Shape-up or Ship-out: FTC Sends Tough Message to Marketers of Toning Shoes But Fails to Clarify Murky Standard

After much hype on Twitter regarding an action against a “major marketer of consumer goods,” the Federal Trade Commission today announced that it has settled with Skechers USA, Inc. over allegedly deceptive claims that the company made concerning its Shape-ups and other “toning shoes.” The settlement was part of a broader agreement resolving a multi-state investigation led by Attorneys General in Ohio and Tennessee and comes roughly eight months after a similar FTC action against Reebok. For its part, Skechers denies the allegations made by the FTC and Attorneys General and states that it settled the claims to avoid protracted legal proceedings.

The amount of settlement is substantial: $40 million. (Compare this to the $25 million that Reebok paid.) The proceeds, which will likely be paid to consumers through one or more private class action lawsuits, are intended to provide redress for allegedly unsubstantiated claims that Skechers’ toning shoes would help consumers lose weight, build strength, and tone muscles. According to the FTC, Skechers lacked substantiation that its toning shoes provided more weight loss, strengthening, and muscle toning benefits than regular fitness shoes. Although Skechers ran an ad containing a chiropractor’s endorsement of its toning shoes, the FTC alleges that the endorser was married to a Skechers marketing executive and that Skechers paid the endorser to conduct the “independent” clinical study cited in the ad.

 

 

In addition to paying $40 million, Skechers agreed to stop making three categories of claims without “competent and reliable scientific evidence” substantiating that those claims are true: (1) strengthening claims, (2) weight loss claims, and (3) “other health or fitness-related claims.”

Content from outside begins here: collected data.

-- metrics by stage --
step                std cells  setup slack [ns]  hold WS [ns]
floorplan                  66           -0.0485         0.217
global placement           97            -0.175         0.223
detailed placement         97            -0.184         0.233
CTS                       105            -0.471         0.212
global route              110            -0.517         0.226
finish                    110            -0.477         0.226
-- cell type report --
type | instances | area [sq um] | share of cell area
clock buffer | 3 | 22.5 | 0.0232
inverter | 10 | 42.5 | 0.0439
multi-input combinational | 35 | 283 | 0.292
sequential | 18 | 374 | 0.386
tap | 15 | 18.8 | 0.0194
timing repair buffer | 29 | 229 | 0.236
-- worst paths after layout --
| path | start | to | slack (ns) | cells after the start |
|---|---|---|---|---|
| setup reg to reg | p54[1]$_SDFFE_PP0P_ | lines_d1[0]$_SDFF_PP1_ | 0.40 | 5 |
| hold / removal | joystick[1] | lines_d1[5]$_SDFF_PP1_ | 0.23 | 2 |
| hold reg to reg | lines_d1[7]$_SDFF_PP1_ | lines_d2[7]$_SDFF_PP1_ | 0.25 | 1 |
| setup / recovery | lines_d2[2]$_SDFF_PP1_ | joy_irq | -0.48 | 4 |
$ cat src/gb_io_pkg.sv
// ------------------------------
// shared types and constants of the gb_io bus glue
// imported by every module except the RAM
// ------------------------------
`default_nettype none

package gb_io_pkg;

	// ------------------------------
	// bus types
	// ------------------------------
	typedef logic [15:0] addr_t;	// cpu address
	typedef logic [7:0]  byte_t;	// cpu data

	localparam int IRQ_COUNT = 5;	// vblank, lcdc, timer, serial, joypad
	typedef logic [IRQ_COUNT-1:0] irq_vec_t;

	// interrupt bit positions, 0 wins
	localparam int IRQ_VBLANK = 0;
	localparam int IRQ_LCDC   = 1;
	localparam int IRQ_TIMER  = 2;
	localparam int IRQ_SERIAL = 3;
	localparam int IRQ_JOYPAD = 4;

	// ------------------------------
	// memory map
	// ------------------------------
	localparam addr_t ADDR_JOYP = 16'hff00;
	localparam addr_t ADDR_SB   = 16'hff01;	// serial data, dummy
	localparam addr_t ADDR_SC   = 16'hff02;	// serial control
	localparam addr_t ADDR_IF   = 16'hff0f;
	localparam addr_t ADDR_IE   = 16'hffff;

	localparam int WRAM_AW  = 13;	// 8k work ram
	localparam int ZPRAM_AW = 7;	// zero page, 127 used

	localparam byte_t IRQ_VEC_BASE = 8'h40;	// rst vector of source 0, +8 per source
	localparam byte_t IRQ_VEC_NONE = 8'h55;	// ack with nothing pending
	localparam byte_t OPEN_BUS     = 8'hff;

	localparam int SERIAL_BIT_CYCLES_DEF = 512;	// ~8 kHz bit clock at 4 MHz

	// decoded bus target
	typedef enum logic [3:0] {
		REG_NONE, REG_CART_ROM, REG_CART_RAM, REG_WRAM, REG_ZPRAM,
		REG_JOYP, REG_SB, REG_SC, REG_IF, REG_IE
	} bus_region_t;

	typedef enum logic {SER_IDLE, SER_SHIFT} serial_state_t;

endpackage

`default_nettype wire
$ cat src/serial_port.sv
// ------------------------------
// dummy serial port, SC register at ff02
// no data moves, a started transfer just times out
// ------------------------------
`default_nettype none

module serial_port #(
	parameter int SERIAL_BIT_CYCLES = gb_io_pkg::SERIAL_BIT_CYCLES_DEF
) (
	input  logic              clk_cpu,
	input  logic              reset,
	input  logic              sc_we,
	input  gb_io_pkg::byte_t  cpu_do,
	output gb_io_pkg::byte_t  sc_do,
	output logic              serial_irq
);
	import gb_io_pkg::*;

	localparam int DIV_W = (SERIAL_BIT_CYCLES > 1) ? $clog2(SERIAL_BIT_CYCLES) : 1;
	localparam logic [DIV_W-1:0] DIV_LOAD = DIV_W'(SERIAL_BIT_CYCLES - 1);

	serial_state_t   state;
	logic            sc_start;		// bit 7, transfer busy
	logic            sc_clk;		// bit 0, internal clock
	logic [DIV_W-1:0] clk_div;		// cycles left in bit
	logic [2:0]      bit_cnt;		// bits done

	always_ff @(posedge clk_cpu) begin
		serial_irq <= 1'b0;	// single cycle pulse
		if (reset) begin
			state    <= SER_IDLE;
			sc_start <= 1'b0;
			sc_clk   <= 1'b0;
			clk_div  <= '0;
			bit_cnt  <= '0;
		end else if (sc_we) begin
			sc_start <= cpu_do[7];
			sc_clk   <= cpu_do[0];
			clk_div  <= DIV_LOAD;
			bit_cnt  <= '0;
			// only internal clock moves bits, external never arrives
			state    <= (cpu_do[7] && cpu_do[0]) ? SER_SHIFT : SER_IDLE;
		end else if (state == SER_SHIFT) begin
			if (clk_div != '0) begin
				clk_div <= clk_div - 1'b1;
			end else begin
				clk_div <= DIV_LOAD;
				bit_cnt <= bit_cnt + 1'b1;
				if (bit_cnt == 3'd7) begin	// eighth bit out
					state      <= SER_IDLE;
					sc_start   <= 1'b0;
					serial_irq <= 1'b1;
				end
			end
		end
	end

	assign sc_do = {sc_start, 6'b111111, sc_clk};

endmodule

`default_nettype wire
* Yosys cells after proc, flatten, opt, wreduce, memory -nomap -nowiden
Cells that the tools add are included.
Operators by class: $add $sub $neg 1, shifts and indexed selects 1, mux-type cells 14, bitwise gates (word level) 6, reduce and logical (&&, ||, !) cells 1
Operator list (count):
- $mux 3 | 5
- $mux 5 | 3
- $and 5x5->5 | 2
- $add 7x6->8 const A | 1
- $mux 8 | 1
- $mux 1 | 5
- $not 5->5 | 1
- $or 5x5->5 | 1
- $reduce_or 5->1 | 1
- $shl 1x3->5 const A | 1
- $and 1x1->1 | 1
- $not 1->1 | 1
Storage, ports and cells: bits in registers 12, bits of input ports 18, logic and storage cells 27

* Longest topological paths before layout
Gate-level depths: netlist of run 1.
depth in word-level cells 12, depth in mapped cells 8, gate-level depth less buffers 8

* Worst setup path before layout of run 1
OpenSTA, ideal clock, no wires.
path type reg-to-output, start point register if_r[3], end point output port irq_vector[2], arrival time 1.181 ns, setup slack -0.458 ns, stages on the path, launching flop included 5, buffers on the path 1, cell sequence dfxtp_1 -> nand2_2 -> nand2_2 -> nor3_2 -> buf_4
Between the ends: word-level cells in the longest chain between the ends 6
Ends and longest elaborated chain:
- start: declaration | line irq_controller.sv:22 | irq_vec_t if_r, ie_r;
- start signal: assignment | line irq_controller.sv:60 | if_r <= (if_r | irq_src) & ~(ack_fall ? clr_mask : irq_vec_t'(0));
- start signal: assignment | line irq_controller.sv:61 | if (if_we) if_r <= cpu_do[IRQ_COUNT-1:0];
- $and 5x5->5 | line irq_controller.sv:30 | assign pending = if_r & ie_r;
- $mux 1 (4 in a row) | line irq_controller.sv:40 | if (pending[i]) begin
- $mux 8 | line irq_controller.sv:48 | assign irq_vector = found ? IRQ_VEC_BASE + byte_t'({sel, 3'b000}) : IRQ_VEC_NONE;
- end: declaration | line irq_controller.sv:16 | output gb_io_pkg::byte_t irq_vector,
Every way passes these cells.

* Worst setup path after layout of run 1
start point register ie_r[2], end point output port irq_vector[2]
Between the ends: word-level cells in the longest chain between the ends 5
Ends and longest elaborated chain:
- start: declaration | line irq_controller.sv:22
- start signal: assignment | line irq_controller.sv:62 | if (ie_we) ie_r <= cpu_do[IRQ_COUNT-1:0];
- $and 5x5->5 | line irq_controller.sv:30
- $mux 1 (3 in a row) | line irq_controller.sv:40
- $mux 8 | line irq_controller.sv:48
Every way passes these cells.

It is well-established that, before disseminating an ad, a marketer must have a reasonable basis for all express and implied claims contained in the ad. What constitutes a “reasonable basis,” however, is far from uniform. Where a claim relates to a product’s efficacy or its effect on a consumer’s health, the standard is “competent and reliable scientific evidence” (as specified in the FTC’s consent order). This vague standard is not the product of any federal rule or regulation, but rather one that has been developed over many years by agency enforcement precedent and guidance from the FTC. See Direct Marketing Concepts, Inc. v. FTC, 581 F. Supp. 2d 115, 118 (D. Mass. 2008).

To make matters worse, the standard is not only vague, it is also “flexible.” Id. How it applies in a particular case “calls for evaluation of a variety of factors . . . such as the type of product, the type of claim, the benefits of a truthful claim, the cost and feasibility of developing substantiation, the consequences of a false claim, and the amount of substantiation that experts in the field find reasonable.” Id. These abstract guidelines do little to help marketers answer the very practical questions that often underlie substantiation – e.g., whether a human clinical trial is required, whether a study must be double-blinded, and how many subjects are required?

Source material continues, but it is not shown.